In getting the best out of the controversial author, it was a score draw.

Rushdie was touting his new book Luka and the Fire of Life, written for his son. On Sunday Service he recalled writing Haroun and the Sea of Stories 20 years ago for his other son Zafar, who'd delivered a devastating critique: "Some people might be bored. It doesn't have enough jump." Dad took it back "through gritted teeth" and added some jump.

Sweet's Night Waves was slightly higher-falutin', though only ever so slightly, and they had a proper reader (a passage about intergalactic penguin teams and paper planes loaded with itching powder). Cocker got Rushdie to do his own reading, which I can't resist quoting:

"The torrent of words thunders down from the Sea of Stories into the Lake of Wisdom, whose waters are illumined by the Dawn of Days and out of which flows the River of Time. The Lake of Wisdom stands in the shadow of the Mountain of Knowledge, at whose summit burns the Fire of Life." Up from which, one's tempted to say, rises the Smoke of Gobbledegook, blotting out the Sun of Half-Decent Writing.

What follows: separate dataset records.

### src/rtl/lab_pkg.sv
// Shared opcodes, register map, STATUS bit positions and FSM states for lab_ctrl.
package lab_pkg;

  localparam logic [7:0] OP_DAC_STREAM = 8'h01;
  localparam logic [7:0] OP_ADC_STREAM = 8'h02;
  localparam logic [7:0] OP_WR_REG     = 8'h03;
  localparam logic [7:0] OP_RD_REG     = 8'h04;

  localparam logic [1:0] ADDR_CTRL    = 2'd0;
  localparam logic [1:0] ADDR_ADC_DIV = 2'd1;
  localparam logic [1:0] ADDR_DAC_DIV = 2'd2;
  localparam logic [1:0] ADDR_STATUS  = 2'd3;

  localparam int ST_ADC_UNDERRUN = 0;
  localparam int ST_DAC_OVERFLOW = 1;
  localparam int ST_BAD_CMD      = 2;

  typedef enum logic [3:0] {
    IDLE,
    CMD,
    DAC_STREAM,
    ADC_STREAM,
    WR_ADDR,
    WR_DATA,
    RD_ADDR,
    RD_DATA,
    DISCARD
  } state_t;

  function automatic logic is_known_op(input logic [7:0] op);
    return (op == OP_DAC_STREAM) || (op == OP_ADC_STREAM) ||
           (op == OP_WR_REG) || (op == OP_RD_REG);
  endfunction

endpackage

### src/rtl/sync_2ff.sv
// Two-flop synchronizer for slow asynchronous level signals (SPI chip select).
module sync_2ff #(
  parameter int   WIDTH     = 1,
  parameter logic RESET_VAL = 1'b0
) (
  input  logic             clk,
  input  logic             resetn,
  input  logic [WIDTH-1:0] d,
  output logic [WIDTH-1:0] q
);

  logic [WIDTH-1:0] meta_reg;
  logic [WIDTH-1:0] sync_reg;

  for (genvar gi = 0; gi < WIDTH; gi++) begin : g_bit
    always_ff @(posedge clk or negedge resetn) begin
      if (!resetn) begin
        meta_reg[gi] <= RESET_VAL;
        sync_reg[gi] <= RESET_VAL;
      end else begin
        meta_reg[gi] <= d[gi];
        sync_reg[gi] <= meta_reg[gi];
      end
    end
  end

  assign q = sync_reg;

endmodule

### src/rtl/lab_ctrl.sv
// SPI command controller: decodes CS-framed byte streams into DAC writes, ADC read-back and register access.
// Build option: define LAB_CTRL_STATUS_EN for sticky STATUS bits with clear-on-read.
module lab_ctrl
  import lab_pkg::*;
#(
  parameter int DATA_W = 8
) (
  input  logic              clk,
  input  logic              resetn,
  input  logic              spi_cs,
  input  logic [DATA_W-1:0] rxd_out,
  input  logic              rxd_flag,
  output logic [DATA_W-1:0] txd_data,
  input  logic              adc_valid,
  input  logic [DATA_W-1:0] adc_data,
  output logic              adc_pop,
  input  logic              dac_ready,
  output logic              dac_wr,
  output logic [DATA_W-1:0] dac_wdata,
  output logic              adc_run,
  output logic              dac_run,
  output logic [DATA_W-1:0] adc_div,
  output logic [DATA_W-1:0] dac_div,
  output logic              busy
);

  logic              cs_s;
  logic              rx_fire;
  logic              prefetch;
  state_t            state_reg;
  logic [1:0]        addr_reg;
  logic [DATA_W-1:0] ctrl_reg;
  logic [DATA_W-1:0] adc_div_reg;
  logic [DATA_W-1:0] dac_div_reg;
  logic [DATA_W-1:0] status_reg;
  logic [DATA_W-1:0] txd_reg;
  logic [DATA_W-1:0] dac_wdata_reg;
  logic              dac_wr_reg;
  logic              adc_pop_reg;
  logic [DATA_W-1:0] rd_data;

  // CS idles high, so the synchronizer resets to 1 to avoid a phantom frame.
  sync_2ff #(.WIDTH(1), .RESET_VAL(1'b1)) u_cs_sync (
    .clk    (clk),
    .resetn (resetn),
    .d      (spi_cs),
    .q      (cs_s)
  );

  assign rx_fire  = rxd_flag && !cs_s;
  assign prefetch = rx_fire && (((state_reg == CMD) && (rxd_out == OP_ADC_STREAM)) ||
                                (state_reg == ADC_STREAM));

  always_comb begin
    rd_data = '0;
    case (rxd_out[1:0])
      ADDR_CTRL:    rd_data = ctrl_reg;
      ADDR_ADC_DIV: rd_data = adc_div_reg;
      ADDR_DAC_DIV: rd_data = dac_div_reg;
      ADDR_STATUS:  rd_data = status_reg;
      default:      rd_data = '0;
    endcase
  end

`ifdef LAB_CTRL_STATUS_EN
  logic [DATA_W-1:0] status_next;

  // Clear first, then OR in this cycle's events so a coincident event survives the clear.
  always_comb begin
    status_next = status_reg;
    if (rx_fire && (state_reg == RD_DATA) && (addr_reg == ADDR_STATUS))
      status_next = '0;
    if (prefetch && !adc_valid)
      status_next[ST_ADC_UNDERRUN] = 1'b1;
    if (rx_fire && (state_reg == DAC_STREAM) && !dac_ready)
      status_next[ST_DAC_OVERFLOW] = 1'b1;
    if (rx_fire && (state_reg == CMD) && !is_known_op(rxd_out))
      status_next[ST_BAD_CMD] = 1'b1;
  end

  always_ff @(posedge clk or negedge resetn) begin
    if (!resetn) status_reg <= '0;
    else         status_reg <= status_next;
  end
`else
  assign status_reg = '0;
`endif

  always_ff @(posedge clk or negedge resetn) begin
    if (!resetn) begin
      state_reg     <= IDLE;
      addr_reg      <= '0;
      ctrl_reg      <= '0;
      adc_div_reg   <= '0;
      dac_div_reg   <= '0;
      txd_reg       <= '0;
      dac_wdata_reg <= '0;
      dac_wr_reg    <= 1'b0;
      adc_pop_reg   <= 1'b0;
    end else begin
      dac_wr_reg  <= 1'b0;
      adc_pop_reg <= 1'b0;
      if (cs_s) begin
        // Frame aborted or finished: drop any half-done access.
        if (state_reg != IDLE) begin
          state_reg <= IDLE;
          txd_reg   <= '0;
        end
      end else begin
        case (state_reg)
          IDLE: state_reg <= CMD;
          CMD: if (rxd_flag) begin
            case (rxd_out)
              OP_DAC_STREAM: state_reg <= DAC_STREAM;
              OP_ADC_STREAM: state_reg <= ADC_STREAM;
              OP_WR_REG:     state_reg <= WR_ADDR;
              OP_RD_REG:     state_reg <= RD_ADDR;
              default:       state_reg <= DISCARD;
            endcase
          end
          DAC_STREAM: if (rxd_flag && dac_ready) begin
            dac_wr_reg    <= 1'b1;
            dac_wdata_reg <= rxd_out;
          end
          WR_ADDR: if (rxd_flag) begin
            addr_reg  <= rxd_out[1:0];
            state_reg <= WR_DATA;
          end
          WR_DATA: if (rxd_flag) begin
            case (addr_reg)
              ADDR_CTRL:    ctrl_reg    <= rxd_out;
              ADDR_ADC_DIV: adc_div_reg <= rxd_out;
              ADDR_DAC_DIV: dac_div_reg <= rxd_out;
              default:      ;
            endcase
            state_reg <= DISCARD;
          end
          RD_ADDR: if (rxd_flag) begin
            addr_reg  <= rxd_out[1:0];
            txd_reg   <= rd_data;
            state_reg <= RD_DATA;
          end
          RD_DATA: if (rxd_flag) state_reg <= DISCARD;
          ADC_STREAM, DISCARD: ;
          default: state_reg <= IDLE;
        endcase
        if (prefetch) begin
          txd_reg     <= adc_valid ? adc_data : '0;
          adc_pop_reg <= adc_valid;
        end
      end
    end
  end

  assign txd_data  = txd_reg;
  assign adc_pop   = adc_pop_reg;
  assign dac_wr    = dac_wr_reg;
  assign dac_wdata = dac_wdata_reg;
  assign adc_run   = ctrl_reg[0];
  assign dac_run   = ctrl_reg[1];
  assign adc_div   = adc_div_reg;
  assign dac_div   = dac_div_reg;
  assign busy      = (state_reg != IDLE);

endmodule

### config.mk
export PLATFORM = sky130hd
export DESIGN_NAME = lab_ctrl
export DESIGN_NICKNAME = d
export VERILOG_FILES = /design/src/rtl/lab_pkg.sv /design/src/rtl/sync_2ff.sv /design/src/rtl/lab_ctrl.sv
export SDC_FILE = /design/constraint.sdc
export NUM_CORES = 1
export LEC_CHECK = 0
export ABC_CLOCK_PERIOD_IN_PS = 1900
export CAP_MARGIN = 15
export CORE_MARGIN = 2
export CORE_UTILIZATION = 46
export CTS_CLUSTER_DIAMETER = 60
export DETAILED_ROUTE_END_ITERATION = 10
export DONT_BUFFER_PORTS = 1
export SYNTH_ARGS = -nofsm -noshare
export SYNTH_HDL_FRONTEND = slang
export SYNTH_SLANG_ARGS = --single-unit
### constraint.sdc
create_clock -name clk -period 1.9 [get_ports clk]
set_clock_uncertainty 0.15 [all_clocks]
set_input_delay 0.19 -clock clk [delete_from_list [all_inputs] [get_ports clk]]
set_output_delay 0.19 -clock clk [all_outputs]
set_load 0.05 [all_outputs]
==> impl_summary.txt <==
----------------------------------------------------
[Status]
  Run status ... finished, final reports clean

[CTS]
  TritonCTS sink count ... 50
  Number of levels in the clock H-tree ... 2
  Buffer depth of the longest clock path ... 2
  CTS tree ... yes
  Clk slew on worst S/H paths ... roughly 0.090 ns
  Root buffer cell ... sky130_fd_sc_hd__clkbuf_8
  Latest clock arrival within the worst-skew pair ... 0.30 ns
  Cts bufs inserted ... 5

[STA]
  Highest achievable clock rate ... 540 MHz
  Final Worst Setup Slack ... 0.0469 ns
  Transition at the pin with the smallest max-transition slack ... 0.526 ns
  Worst max-slew margin expressed relative to the limit ... 0.650
  Final Max Tran Viols ... 0
  Setup repair after global routing missed its margin ... true
  Final hold slack ... 0.0127 ns
  Final count of hold timing violations ... 0
  Setup TNS ... 0 ns
  Post-layout minimum cycle time ... roughly 1.9 ns
  Setup violators final ... 0
  Period utilization ... 0.975

[Route]
  Vias after detailed routing ... 1642
  Routed wire per std cell ... 19.5 um
  Via density ... 5.51
  First DRT Iteration DRCs ... 64
  Number of remaining DRC errors ... 0
  Number of routed nets with antenna violations ... 0
  Count of TritonRoute iterations in the first routing pass ... 4
  Total routed wirelength ... between 5 and 6 mm

[Synth]
  Area share of the largest cell type after synthesis ... 0.500
  Synth area leader ... sky130_fd_sc_hd__dfrtp_1
  Area contributors post-synth ... sky130_fd_sc_hd__dfrtp_1 50%, sky130_fd_sc_hd__mux2_2 16%, sky130_fd_sc_hd__a221o_1 3.8%
  Sequential share of the synthesized area ... 0.522
  Number of register bits inferred by synthesis ... 50
  Synth Area per Inst ... approximately 13 sq um
  Total of warnings raised by yosys ... 0
  Area of the mapped netlist ... 2400 sq um
  Number of flops mapped to enable cells by yosys ... 0
  Number of distinct library cell variants in the gate-level netlist after synthesis ... 42
  Main flop type after synthesis ... sky130_fd_sc_hd__dfrtp_1
  Fraction of synthesis flops using an asynchronous set or reset pin ... 1.00
  Cells after Synth ... 191
  Syn nets ... 213

[Place]
  Cell total after placement ... between 200 and 300
  Total cell area at the placement stage ... around 2600 sq um
  HPWL Detailed ... roughly 3.8 mm
  Last weighted congestion value of the routability-driven placer ... around 0.89
  Placement-stage worst setup slack ... -0.0166 ns
  Port buffer count ... 0

[Global routing]
  Total gr overflow ... 0
  Initial antenna violation count ... 0
  Vias in the first global route ... between 1500 and 2000
  GRT Total Usage ... 0.208
  Wire length of the first global-routing pass ... 9.38 mm
  Largest net degree at the start of global routing ... between 50 and 60

[Setup path]
  Worst setup path endpoint ... adc_div[0]
  Critical Path RT ... 1.94 ns
  Arrival time worst endpoint ... 1.89 ns
  Worst setup EP type ... register
  Crit path launch ... state_reg[2]
  Critical path peak fanout ... 8
  Cell depth of the worst flop-to-flop path ... 5
  Setup crit start kind ... register
  Flop-to-flop setup slack ... 0.05 ns
  Worst r2r src ... state_reg[2]
  Path type of the worst setup path ... register to register
  Worst R2R End ... adc_div[0]

[Cells and area]
  Fraction of layout cells with a size suffix above 1 ... 0.373
  Number of filler instances in the final layout ... 424
  Final net count ... around 250
  Total inserted antenna cells ... 0
  Core Util, Final ... 0.591
  Post-route insts no fill ... 298
  Area added between synthesis and finish ... 24.9%
  Layout Cell Area excl Fill ... 3000 sq um

[Floorplan]
  Standard-cell row count ... 26
  Width of the die ... 76.3 um
  # IOs ... slightly below 60
  Core ar. ... 5070 sq um
  Height of the chip ... 76.3 um
  Initial core utilization ... 0.473
  Die area ... 5820 sq um

[Power and ir drop]
  LEAKAGE ... around 1.4 nW
  Power consumption ... 2.08 mW
  Peak ir drop on the vdd network ... 0.449 mV
  Power density normalized to cell area ... about 690 nW/um^2

[Flow run]
  Max-Cap Viols ... 0

[Hold path]
  Path category of the worst min-delay check ... input pin to register

----------------------------------------------------
-- power breakdown --
group	leakage, nW	switching (mW)	internal (mW)
Sequential	0.682	0.0372	1.09
Clock	0.0585	0.356	0.395
Combinational	0.645	0.113	0.0952
-- what timing repair did --
item,in CTS,in global routing
setup buffers,0,1
gates resized for setup,2,12
endpoints found under the hold margin,96,0
hold buffers,20,0
pin swaps,0,5
setup endpoints to repair,16,18
-- layout by cell type (no fill, tap or decap), types with 3 or more instances in the layout --
cell | netlist | routed
sky130_fd_sc_hd__nand2_1 | 13 | 13
sky130_fd_sc_hd__nor2b_1 | 3 | 3
sky130_fd_sc_hd__mux2_4 | 0 | 9
sky130_fd_sc_hd__a21oi_1 | 11 | 11
sky130_fd_sc_hd__nor2_1 | 6 | 6
sky130_fd_sc_hd__mux2_2 | 34 | 25
sky130_fd_sc_hd__dfrtp_1 | 48 | 46
sky130_fd_sc_hd__clkbuf_8 | 0 | 5
sky130_fd_sc_hd__dlygate4sd3_1 | 0 | 19
sky130_fd_sc_hd__buf_12 | 0 | 4
sky130_fd_sc_hd__nor3b_4 | 3 | 3
sky130_fd_sc_hd__or2_2 | 8 | 8
sky130_fd_sc_hd__buf_4 | 0 | 17
sky130_fd_sc_hd__xnor2_1 | 3 | 3
sky130_fd_sc_hd__a221o_1 | 9 | 8
sky130_fd_sc_hd__mux2i_1 | 9 | 9
-- cell usage after synthesis (all sizes together), types with 3 or more instances --
| library cell | count |
|---|---|
| a21oi | 11 |
| a221o | 9 |
| buf | 9 |
| clkbuf | 3 |
| dfrtp | 48 |
| mux2 | 34 |
| mux2i | 9 |
| nand2 | 13 |
| nor2 | 6 |
| nor2b | 3 |
| nor3 | 3 |
| nor3b | 3 |
| or2 | 8 |
| xnor2 | 3 |
-- routing by layer --
layer | part of all wire | GRT usage | vias up
met1 | 0.45 | 0.271 | 813
met4 | 0.013 | 0.0655 | 0
met3 | 0.058 | 0.0592 | 9
met2 | 0.48 | 0.337 | 53
li1 | - | - | 767
met5 | 0 | 0 | -
-- worst max-delay path, stage by stage, from the launching register on --
cell	delay, ns
sky130_fd_sc_hd__dfrtp_2	0.45
sky130_fd_sc_hd__nor3b_4	0.26
sky130_fd_sc_hd__nand3b_4	0.15
sky130_fd_sc_hd__nor3b_4	0.25
sky130_fd_sc_hd__buf_12	0.17
sky130_fd_sc_hd__mux2_4	0.30
-- worst min-delay path by stage --
stage,from,endpoint,slack (ns),depth (start not counted)
finish,adc_valid,adc_pop,0.01,1
floorplan,resetn,adc_div[0],-0.26,0
CTS,adc_valid,adc_pop,0.003,1
global route,adc_valid,adc_pop,0.01,1
detailed placement,resetn,state_reg[0],-0.25,0
global placement,resetn,state_reg[0],-0.25,0
-- cells by family (layout without fill, tap and decap cells) --
family	after synthesis	in the layout	synth area share
simple gates	54	54	0.152
flops	50	50	0.522
mux	43	43	0.197
compound gates	29	29	0.0870
buf+inv	12	49	0.0312
xor+xnor	3	3	0.0109
-- layout make-up --
| class | count | area [sq um] | area share |
|---|---|---|---|
| Clock inverter | 3 | 43.8 | 0.0146 |
| Tap cell | 70 | 87.6 | 0.0292 |
| Clock buffer | 5 | 68.8 | 0.0229 |
| Sequential cell | 50 | 1260 | 0.419 |
| Timing Repair Buffer | 41 | 425 | 0.142 |
| Multi-Input combinational cell | 129 | 1120 | 0.373 |
No activity file was read; power rests on OpenSTA's default activity.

But Rushdie means well, he and Sweet covering topics such as the blows dealt by modernism to the art of storytelling, and the way free speech loses out these days to the hysterical tendency. (With Cocker, the thrust was the power of the imagination and why video games are a good thing.) Rushdie is an irritant to many – there was a common perception that he brought the Satanic Verses fatwa upon himself – and it's something of which he's aware. Kurt Westergaard, the Dane whose cartoons enraged so many Muslims, was honoured by the German Chancellor Angela Merkel at a conference about free speech. Would Rushdie accept such an award, Sweet asked? "For what?" Rushdie asked. "Pissing people off?"